Thesis Defense, Lirui Wang. Robot Fleet Learning from Heterogeneous Data
Speaker
Lirui Wang
CSAIL MIT
Host
Lirui Wang
MIT
TALK: Thesis Defense: Robot Fleet Learning from Heterogeneous Data
Thesis Defense: Robot Fleet Learning from Heterogeneous Data
Speaker: Lirui Wang
In-person Location: 32-D463 (Star)
Zoom Link: https://mit.zoom.us/j/99424131532
Abstract:
One of the key roadblocks for training generalist robotic models today is heterogeneity. Previous robot learning methods often collect data to train with one specific embodiment for one task, which is expensive and prone to overfitting. Similar to humans, robots and embodied agents inherently have to deal with heterogeneous inputs and outputs due to the nature of the perception-action loops across diverse environments. The data format and distributions collected from these systems and used for training them are varied in different modalities such as color, depth, tactile, and proprioceptive information, and/or collected in different domains such as simulation, real robots, and human videos.
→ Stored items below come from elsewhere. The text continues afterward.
`src/rtl/rv32i_types.sv`:
```
// Shared types and constants for the branch-predictor PHT port arbiter.
package rv32i_types;

  localparam int PHT_IDX_W     = 8;
  localparam int PHT_QDEPTH    = 4;
  localparam int PHT_MAX_DEFER = 3;

  // One pending counter update: which PHT slot and the new 2-bit value.
  typedef struct packed {
    logic [PHT_IDX_W-1:0] idx;
    logic [1:0]           ctr;
  } pht_upd_t;

endpackage

```
`src/rtl/pht_upd_fifo.sv`:
```
// Circular update queue. Entries are also presented in age order
// (index 0 = oldest) with per-slot valid bits so the arbiter can
// forward the newest matching update to a lookup.
module pht_upd_fifo
  import rv32i_types::*;
#(
  parameter int  QDEPTH = PHT_QDEPTH,
  localparam int PTR_W  = (QDEPTH > 1) ? $clog2(QDEPTH) : 1,
  localparam int CNT_W  = PTR_W + 1
) (
  input  logic                    clk,
  input  logic                    rst,
  input  logic                    push,
  input  pht_upd_t                push_data,
  input  logic                    pop,
  output pht_upd_t                head,
  output logic [CNT_W-1:0]        count,
  output pht_upd_t [QDEPTH-1:0]   entries,
  output logic [QDEPTH-1:0]       valid
);

  pht_upd_t          mem [QDEPTH];
  logic [PTR_W-1:0]  wr_ptr_reg;
  logic [PTR_W-1:0]  rd_ptr_reg;
  logic [CNT_W-1:0]  count_reg;

  // Pointer and occupancy bookkeeping; pointers wrap naturally (power-of-2 depth).
  always_ff @(posedge clk) begin
    if (rst) begin
      wr_ptr_reg <= '0;
      rd_ptr_reg <= '0;
      count_reg  <= '0;
    end else begin
      if (push) wr_ptr_reg <= wr_ptr_reg + PTR_W'(1);
      if (pop)  rd_ptr_reg <= rd_ptr_reg + PTR_W'(1);
      case ({push, pop})
        2'b10:   count_reg <= count_reg + CNT_W'(1);
        2'b01:   count_reg <= count_reg - CNT_W'(1);
        default: count_reg <= count_reg;
      endcase
    end
  end

  // Entry storage; contents need no reset because count gates validity.
  always_ff @(posedge clk) begin
    if (push) mem[wr_ptr_reg] <= push_data;
  end

  assign head  = mem[rd_ptr_reg];
  assign count = count_reg;

  generate
    for (genvar gi = 0; gi < QDEPTH; gi++) begin : g_order
      assign entries[gi] = mem[rd_ptr_reg + PTR_W'(gi)];
      assign valid[gi]   = CNT_W'(gi) < count_reg;
    end
  endgenerate

endmodule

```
`src/rtl/pht_port_arbiter.sv`:
```
// Shares a single-port PHT between fetch lookups and queued EX updates.
// Lookups win the port unless the queue is full or its head has waited
// MAX_DEFER cycles; idle cycles drain the queue opportunistically.
module pht_port_arbiter
  import rv32i_types::*;
#(
  parameter int IDX_W     = PHT_IDX_W,
  parameter int QDEPTH    = PHT_QDEPTH,
  parameter int MAX_DEFER = PHT_MAX_DEFER
) (
  input  logic             clk,
  input  logic             rst,
  input  logic             lk_req,
  input  logic [IDX_W-1:0] lk_idx,
  output logic             lk_grant,
  output logic             lk_valid,
  output logic [1:0]       lk_ctr,
  input  logic             upd_req,
  input  logic [IDX_W-1:0] upd_idx,
  input  logic [1:0]       upd_ctr,
  output logic             upd_ready,
  output logic             pht_we,
  output logic [IDX_W-1:0] pht_addr,
  output logic [1:0]       pht_wdata,
  input  logic [1:0]       pht_rdata
);

  localparam int PTR_W = (QDEPTH > 1) ? $clog2(QDEPTH) : 1;
  localparam int CNT_W = PTR_W + 1;
  localparam int DEF_W = (MAX_DEFER < 1) ? 1 : $clog2(MAX_DEFER + 1);

  logic [CNT_W-1:0]      count;
  pht_upd_t              head;
  pht_upd_t              push_data;
  pht_upd_t [QDEPTH-1:0] entries;
  logic [QDEPTH-1:0]     entry_valid;

  logic [DEF_W-1:0]      defer_cnt_reg;
  logic                  lk_valid_reg;
  logic                  fwd_hit_reg;
  logic [1:0]            fwd_ctr_reg;
  logic                  fwd_hit_next;
  logic [1:0]            fwd_ctr_next;

  logic                  has_entries;
  logic                  force_drain;
  logic                  do_write;
  logic                  push;

  assign has_entries = (count != '0);
  assign force_drain = has_entries &&
                       ((count == CNT_W'(QDEPTH)) || (defer_cnt_reg == DEF_W'(MAX_DEFER)));
  // Reset suppresses all port activity so queued updates are discarded unwritten.
  assign do_write    = !rst && has_entries && (force_drain || !lk_req);
  assign lk_grant    = !rst && lk_req && !force_drain;
  assign upd_ready   = (count < CNT_W'(QDEPTH));
  assign push        = !rst && upd_req && upd_ready;

  assign push_data.idx = upd_idx;
  assign push_data.ctr = upd_ctr;

  assign pht_we    = do_write;
  assign pht_addr  = do_write ? head.idx : lk_idx;
  assign pht_wdata = do_write ? head.ctr : 2'b00;

  pht_upd_fifo #(.QDEPTH(QDEPTH)) u_fifo (
    .clk       (clk),
    .rst       (rst),
    .push      (push),
    .push_data (push_data),
    .pop       (do_write),
    .head      (head),
    .count     (count),
    .entries   (entries),
    .valid     (entry_valid)
  );

  // Newest matching update wins: scan oldest-to-newest, then the same-cycle enqueue.
  always_comb begin
    fwd_hit_next = 1'b0;
    fwd_ctr_next = 2'b00;
    for (int k = 0; k < QDEPTH; k++) begin
      if (entry_valid[k] && (entries[k].idx == lk_idx)) begin
        fwd_hit_next = 1'b1;
        fwd_ctr_next = entries[k].ctr;
      end
    end
    if (push && (upd_idx == lk_idx)) begin
      fwd_hit_next = 1'b1;
      fwd_ctr_next = upd_ctr;
    end
  end

  // Lookup response: valid one cycle after grant, with forwarding captured at grant.
  always_ff @(posedge clk) begin
    if (rst) begin
      lk_valid_reg <= 1'b0;
      fwd_hit_reg  <= 1'b0;
      fwd_ctr_reg  <= 2'b00;
    end else begin
      lk_valid_reg <= lk_grant;
      if (lk_grant) begin
        fwd_hit_reg <= fwd_hit_next;
        fwd_ctr_reg <= fwd_ctr_next;
      end
    end
  end

  // Starvation guard: count cycles the queue waits without a write, saturating.
  always_ff @(posedge clk) begin
    if (rst) begin
      defer_cnt_reg <= '0;
    end else if (do_write || !has_entries) begin
      defer_cnt_reg <= '0;
    end else if (defer_cnt_reg != DEF_W'(MAX_DEFER)) begin
      defer_cnt_reg <= defer_cnt_reg + DEF_W'(1);
    end
  end

  assign lk_valid = lk_valid_reg;
  assign lk_ctr   = !lk_valid_reg ? 2'b01 : (fwd_hit_reg ? fwd_ctr_reg : pht_rdata);

endmodule

```
`config.mk`:
```
export PLATFORM = sky130hd
export DESIGN_NAME = pht_port_arbiter
export DESIGN_NICKNAME = d
export VERILOG_FILES = /design/src/rtl/rv32i_types.sv /design/src/rtl/pht_upd_fifo.sv /design/src/rtl/pht_port_arbiter.sv
export SDC_FILE = /design/constraint.sdc
export NUM_CORES = 1
export LEC_CHECK = 0
export ABC_CLOCK_PERIOD_IN_PS = 2600
export BUFFER_PORTS_ARGS = -buffer_cell sky130_fd_sc_hd__buf_4
export CAP_MARGIN = 20
export CORE_ASPECT_RATIO = 0.7
export CORE_MARGIN = 4
export CORE_UTILIZATION = 54
export CTS_CLUSTER_SIZE = 8
export DETAILED_ROUTE_END_ITERATION = 16
export PLACE_DENSITY = 0.81
export REMOVE_ABC_BUFFERS = 1
export SKIP_LAST_GASP = 1
export SLEW_MARGIN = 20
export SYNTH_ARGS = -nofsm -noshare
export SYNTH_HDL_FRONTEND = slang
export SYNTH_SLANG_ARGS = --single-unit
```
`constraint.sdc`:
```
create_clock -name clk -period 2.6 [get_ports clk]
set_clock_uncertainty 0.1 [all_clocks]
set_input_delay 0.13 -clock clk [delete_from_list [all_inputs] [get_ports clk]]
set_output_delay 0.13 -clock clk [all_outputs]
set_load 0.005 [all_outputs]
```
Word level (Yosys, flattened, before mapping)
Memory sizes are Yosys's and may differ from the RTL's. A register that Yosys moved wholly into a read port is not among the register bits.
Cells that the tools add are included.

word-level totals
  bits in registers = 13
  bits in writable memories = 40
  input port bits = 24
  output and inout port bits = 16
  logic and storage cells = 71
  memories kept = 1

operators by class
  add/subtract/negate cells = 7
  magnitude comparators = 5
  equal/unequal tests = 10
  muxes and demuxes = 19
  reduce and logical (&&, ||, !) cells = 22

memories
  memory      words  width  rd ports  clocked after memory_dff  wr ports  RTL line            source
  u_fifo.mem  4      10     4         1                         1         pht_upd_fifo.sv:22  pht_upd_t mem [QDEPTH];

operators with widths
  operator                                            number
  == test 8 bit                                       5
  two-way mux 2 bit                                   10
  logical AND 1 bit                                   12
  two-way mux 8 bit                                   1
  two-way mux 1 bit                                   7
  adder 2 x 1 -> 2 bit (second input constant)        3
  < comparator 1 x 3 -> 1 bit (first input constant)  2
  < comparator 2 x 3 -> 1 bit (first input constant)  2
  case mux 3 bit (2 select lines)                     1
  adder 2 bit (second input constant)                 2
  == test 2 bit (second input constant)               2
  logical NOT 1 bit                                   4
  adder 3 x 1 -> 3 bit (second input constant)        1
  == test 3 bit (second input constant)               1
  logical OR 1 bit                                    3
  < comparator 3 bit (second input constant)          1
  nonzero test 3 bit                                  1
  subtractor 3 x 1 -> 3 bit (second input constant)   1
  == test 2 x 1 -> 1 bit (second input constant)      1
  != test 2 bit (second input constant)               1
  nonzero test 2 bit                                  1
  OR reduction 2 bit                                  1

Logic depth before layout (Yosys ltp)
Gate-level depths: netlist of the first run.
An unclocked memory read counts as a cell.

  word-level depth = 8
  depth in mapped cells = 11
  depth with buffers taken out = 11

Cells and area by module
A second synthesis of the first run with hierarchy kept.

second synthesis, totals
  cells, all modules = 283
  area total of the unflattened synthesis = 3886.2 um2

modules (own cells, without submodules)
  module            instances  cells an instance  area an instance (um2)  seq. area each (um2)
  pht_upd_fifo      1          150                2778.9                  1381.3
  pht_port_arbiter  1          133                1107.3                  120.1

Worst setup path before layout of the first run
No wires, ideal clock.

  path type = register to register
  start = reg u_fifo.count_reg[0], in the netlist u_fifo.count[0]
  end = reg u_fifo.count_reg[2], in the netlist u_fifo.count[2]
  library setup time = 0.071 ns
  data arrival time = 2.347 ns
  required time = 2.429 ns
  setup slack = 0.082 ns
  stages on the path, launching flop included = 11
  buffers on the path = 0
  clock period less this slack = 2.518 ns
  cells stage by stage = dfxtp_1 > inv_1 > ha_1 > nor2b_1 > o22ai_1 > and2_1 > or3_1 > clkinv_1 > ha_1 > or3_1 > a21oi_1

between the ends
  cells in the longest elaborated chain, start to end = 7
  elaborated cells on any way between the ends = 15
  classes of those cells = 2 x add/sub; 1 x order compare; 3 x eq/ne; 1 x mux; 8 x reduce/logical

RTL lines
  item                                                                   RTL line                source
  start: declaration                                                     pht_upd_fifo.sv:25      logic [CNT_W-1:0] count_reg;
  start signal: assignment                                               pht_upd_fifo.sv:37      2'b10: count_reg <= count_reg + CNT_W'(1);
  start signal: assignment                                               pht_upd_fifo.sv:38      2'b01: count_reg <= count_reg - CNT_W'(1);
  start signal: assignment                                               pht_upd_fifo.sv:39      default: count_reg <= count_reg;
  == test 3 bit                                                          pht_port_arbiter.sv:52  ((count == CNT_W'(QDEPTH)) || (defer_cnt_reg == DEF_W'(MAX_DEFER)));
  logical OR 1 bit                                                       pht_port_arbiter.sv:52
  logical AND 1 bit                                                      pht_port_arbiter.sv:51  assign force_drain = has_entries &&
  logical OR 1 bit                                                       pht_port_arbiter.sv:54  assign do_write = !rst && has_entries && (force_drain || !lk_req);
  logical AND 1 bit (*)                                                  pht_port_arbiter.sv:54
  named net pht_we                                                       pht_port_arbiter.sv:22  output logic pht_we,
  == test 2 x 1 -> 1 bit or == test 2 bit (tied branches)                pht_upd_fifo.sv:36      case ({push, pop})
  case mux 3 bit (2 select lines) or nonzero test 2 bit (tied branches)  -

The timed path passes the listed nets; every way through them passes the cells marked *.
A chain may end at the register's enable or synchronous reset.

==> results of run 1 <==
-- final timing paths --
check,from,end
min,lk_req,fwd_hit_reg
max reg2reg,u_fifo.mem[0][8],fwd_ctr_reg[1]
min reg2reg,fwd_ctr_reg[1],fwd_ctr_reg[1]
max,u_fifo.mem[0][8],fwd_ctr_reg[1]
-- cells in the final DEF, fill, tap and decap left out, types with 6 or more instances in the layout --
cell,n
buf_4,50
edfxtp_1,40
xnor2_1,35
mux4_2,32
nand2_1,23
mux2i_1,19
xor2_1,13
nor2_1,12
inv_1,12
dlygate4sd3_1,11
dfxtp_1,10
ha_1,8
and2_1,6
nand3_1,6
o21ai_0,6
-- repair_timing --
action | CTS | global route
resized for setup | 4 | 21
setup buffers | 0 | 2
hold buffers | 11 | 0
endpoints found under the setup margin | 3 | 15
hold endpoints to repair | 48 | 0
pin swaps | 0 | 2
-- area by class of cell --
cell class,instances,area [µm²],share of cell area (%)
clock buffers,6,72.6,1.63
flip-flops and latches,55,1510,34.0
repair buffers,67,571,12.8
inverters,13,48.8,1.10
clock inverters,2,12.5,0.281
multi-input cells,210,2110,47.5
well taps,94,118,2.64
-- per-stage QoR --
step	power, W	hold WS (ns)	cells	TNS, ns	util (%)
after floorplan	0.00136	0.0991	278	-1.28	-
after global placement	0.00155	0.247	426	0	61.8
after detailed placement	0.00157	0.253	426	-0.114	61.8
after CTS	0.00205	0.124	445	0	64.7
after global routing	0.00216	0.142	447	-0.0211	65.9
final	0.00205	0.135	447	0	65.9
-- worst max-delay path, stage by stage (launching register included) --
cell	delay, ns
edfxtp_1	0.45
mux4_2	0.50
xor2_1	0.16
nor4_2	0.31
nand3_2	0.17
a2111oi_2	0.36
a211oi_1	0.10
o31ai_2	0.25
-- metal layers --
layer / part of all wire [%] / up-vias / GRT usage [%]
met5: 0 / - / 0
met4: 1.4 / 0 / 5.55
met3: 6.3 / 12 / 4.57
met2: 49 / 80 / 34.8
met1: 43 / 1300 / 28.9
li1: - / 1217 / -
-- cell families after synthesis --
family                     count (synthesis)
xor gates and xnor gates                  48
muxes                                     54
and+or+nand+nor                           70
buffers and inverters                     35
adders and majority gates                 10
AOI/OAI and AO/OA                         28
DFF                                       55
-- where the power goes --
part	internal, W	switching [W]
combinational	0.000295	0.000276
clock	0.000189	0.000280
sequential	0.000980	0.0000330
==> summary.md, run 1 <==
| Metric | Value |
|---|---|
| Outcome | finished, final reports clean |
| Sequential area share after synthesis | 40.1% |
| Post-synth ARST share | 0% |
| Share of cells above drive strength 1 | 32.9% |
| Reg clk slew, reported paths | 0.10 ns |
| Nets | 386 |
| Worst R2R Setup Slack | 0.13 ns |
| First-pass GRT wire length | 13700 µm |
| Most frequent cell after synthesis | edfxtp_1 |
| Mux contribution to synthesized area | 25.7% |
| DRT Pass-1 Iters | 4 |
| Core Area | 6760 µm² |
| Layout area overhead | 18.9% |
| GPL Wtd Cong | 0.841 |
| Tmin final | 2.47 ns |
| ANT nets after route | 0 |
| WL per Instance | 18.6 µm |
| Worst skew pair latency | 0.32 ns |
| Place WS | -0.0772 ns |
| Critical Path RT | 2.73 ns |
| Hold path cells | 4 |
| Count of final max-slew check failures | 0 |
| Netlist cell types | 41 |
| Post-placement cell area | 4170 µm² |
| Post-Synth XOR/XNOR Area | 11.2% |
| CP max FO | 4 |
| Complex-gate fraction of the synthesized area | 5.35% |
| Max_cap viols | 0 |
| GRT overflow | 0 |
| Vias/cell | 5.84 |
| Clock Tree Buf Depth | 2 |
| I/O Pins | 40 |
| 1st-iter DRT viols | 128 |
| Slew @ Worst Pin | 0.648 ns |
| DIE AREA | 8350 µm² |
| CTS tree | built |
| Setup slack after layout | 0.130 ns |
| Simple-gate share of the synthesized area | 9.76% |
| Final Hold Vio Count | 0 |
| Diodes inserted | 0 |
| Die Span Y | 77.7 µm |
| Worst hold path class | input port to register |
| Synth Instances | 300 |
| Cells on worst reg2reg path | 7 |
| CTS root buf | clkbuf_8 |
| Mapped Area | 3740 µm² |
| FP Rows | 25 |
| Final worst path period share | 95.0% |
| Starting Density | 55.4% |
| CP Capture Type | register |
| Fillers | 510 |
| VDD IR max | 0.308 mV |
| Avg Synthesized Cell Area | 12.5 µm² |
| Crit path kind | register to register |
| Antenna violations before repair | 0 |
| Area fraction of the dominant cell type after synthesis | 32.1% |
| Post-synthesis adder-cell area fraction | 3.34% |
| F_max | 405 MHz |
| Crit path launch type | register |
| Slew margin rel. | 56.8% |
| Detailed Place HPWL | 6280 µm |
| Yosys warnings | 0 |
| Ys flop type | edfxtp_1 |
| Register bit total from synthesis | 55 |
| Cell Pwr Density | 462 nW/µm² |
| Leak Pwr | 1.53 nW |
| Main combinational cell family by area after synthesis | multiplexers |
| DR vias | 2609 |
| Leading post-synthesis cells by cell area | edfxtp_1, mux4_2, xnor2_1, dfxtp_1, mux2i_1 |
| Pin count of the biggest net entering global routing | 20 |
| Final Cell Area | 4450 µm² |
| CTS sink cnt | 55 |
| Number of synthesized flops with an enable pin | 40 |
| Num CTS Buffers | 5 |
| IO Port Bufs | 39 |
| Final wirelength | 8320 µm |
| Synth area leader | edfxtp_1 |
| Gr usage total | 21.2% |
| WP data arrival | 2.60 ns |
| Flip-flop count of the largest register after layout | 40 |
| # H-tree levels | 2 |
| DRC viols | 0 |
| Vias in the first global route | 2712 |
| Die X | 108 µm |
| Setup-failing EPs final | 0 |
| Top cell types by occurrence after synthesis | edfxtp_1, xnor2_1, mux4_2, nand2_1, mux2i_1 |
(Power assumes the default switching activity.)
==> inputs of run 2 (changes only) <==
Settings changed: CORE_MARGIN 4 to not set.
==> run 2 against run 1 <==
Compared with the run above:
- sequential power about the same
- maximum frequency decreased by 1.4%
- count of clock-buffer cells in the layout did not move
- combinational power rose by 1%
- flip-flop and latch count is the same
- hold slack gained 0.011 ns
- largest cell class unchanged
Moreover, fleets of robots and machines ingest massive amounts of streaming data generated by interacting with their environments in a distributed fashion, and teams of robots shall co-acquire diverse skills through their experiences in varied settings.
The core idea behind my research, fleet learning, is to embrace the heterogeneous nature of robot learning to develop efficient and general algorithms. In this thesis, I will present a few angles toward tackling such challenging problems and application domains, ranging from tokenizing data, aligning representations, and merging policies, to composing skills. We develop insights and theories, often from linear settings, for how fleet learning can lead to more principled and effective use of robotic data and propose algorithmic progress, often through alignments, toward building generalist robotic foundation models.
Empirically, we show advanced robotic manipulation capabilities by leveraging data from multimodal sensory inputs and multiple domains. In addition to outperforming several previous state-of-the-art across simulation and real-world benchmarks, we develop intelligent systems for robotic applications such as package handling in warehouses as well as dexterous tool-use tasks that have applications such as manufacturing, logistics, and household robots.
Thesis Defense: Robot Fleet Learning from Heterogeneous Data
Speaker: Lirui Wang
In-person Location: 32-D463 (Star)
Zoom Link: https://mit.zoom.us/j/99424131532
Abstract:
One of the key roadblocks for training generalist robotic models today is heterogeneity. Previous robot learning methods often collect data to train with one specific embodiment for one task, which is expensive and prone to overfitting. Similar to humans, robots and embodied agents inherently have to deal with heterogeneous inputs and outputs due to the nature of the perception-action loops across diverse environments. The data format and distributions collected from these systems and used for training them are varied in different modalities such as color, depth, tactile, and proprioceptive information, and/or collected in different domains such as simulation, real robots, and human videos. Moreover, fleets of robots and machines ingest massive amounts of streaming data generated by interacting with their environments in a distributed fashion, and teams of robots shall co-acquire diverse skills through their experiences in varied settings.
The core idea behind my research, fleet learning, is to embrace the heterogeneous nature of robot learning to develop efficient and general algorithms. In this thesis, I will present a few angles toward tackling such challenging problems and application domains, ranging from tokenizing data, aligning representations, and merging policies, to composing skills. We develop insights and theories, often from linear settings, for how fleet learning can lead to more principled and effective use of robotic data and propose algorithmic progress, often through alignments, toward building generalist robotic foundation models.
Empirically, we show advanced robotic manipulation capabilities by leveraging data from multimodal sensory inputs and multiple domains. In addition to outperforming several previous state-of-the-art across simulation and real-world benchmarks, we develop intelligent systems for robotic applications such as package handling in warehouses as well as dexterous tool-use tasks that have applications such as manufacturing, logistics, and household robots.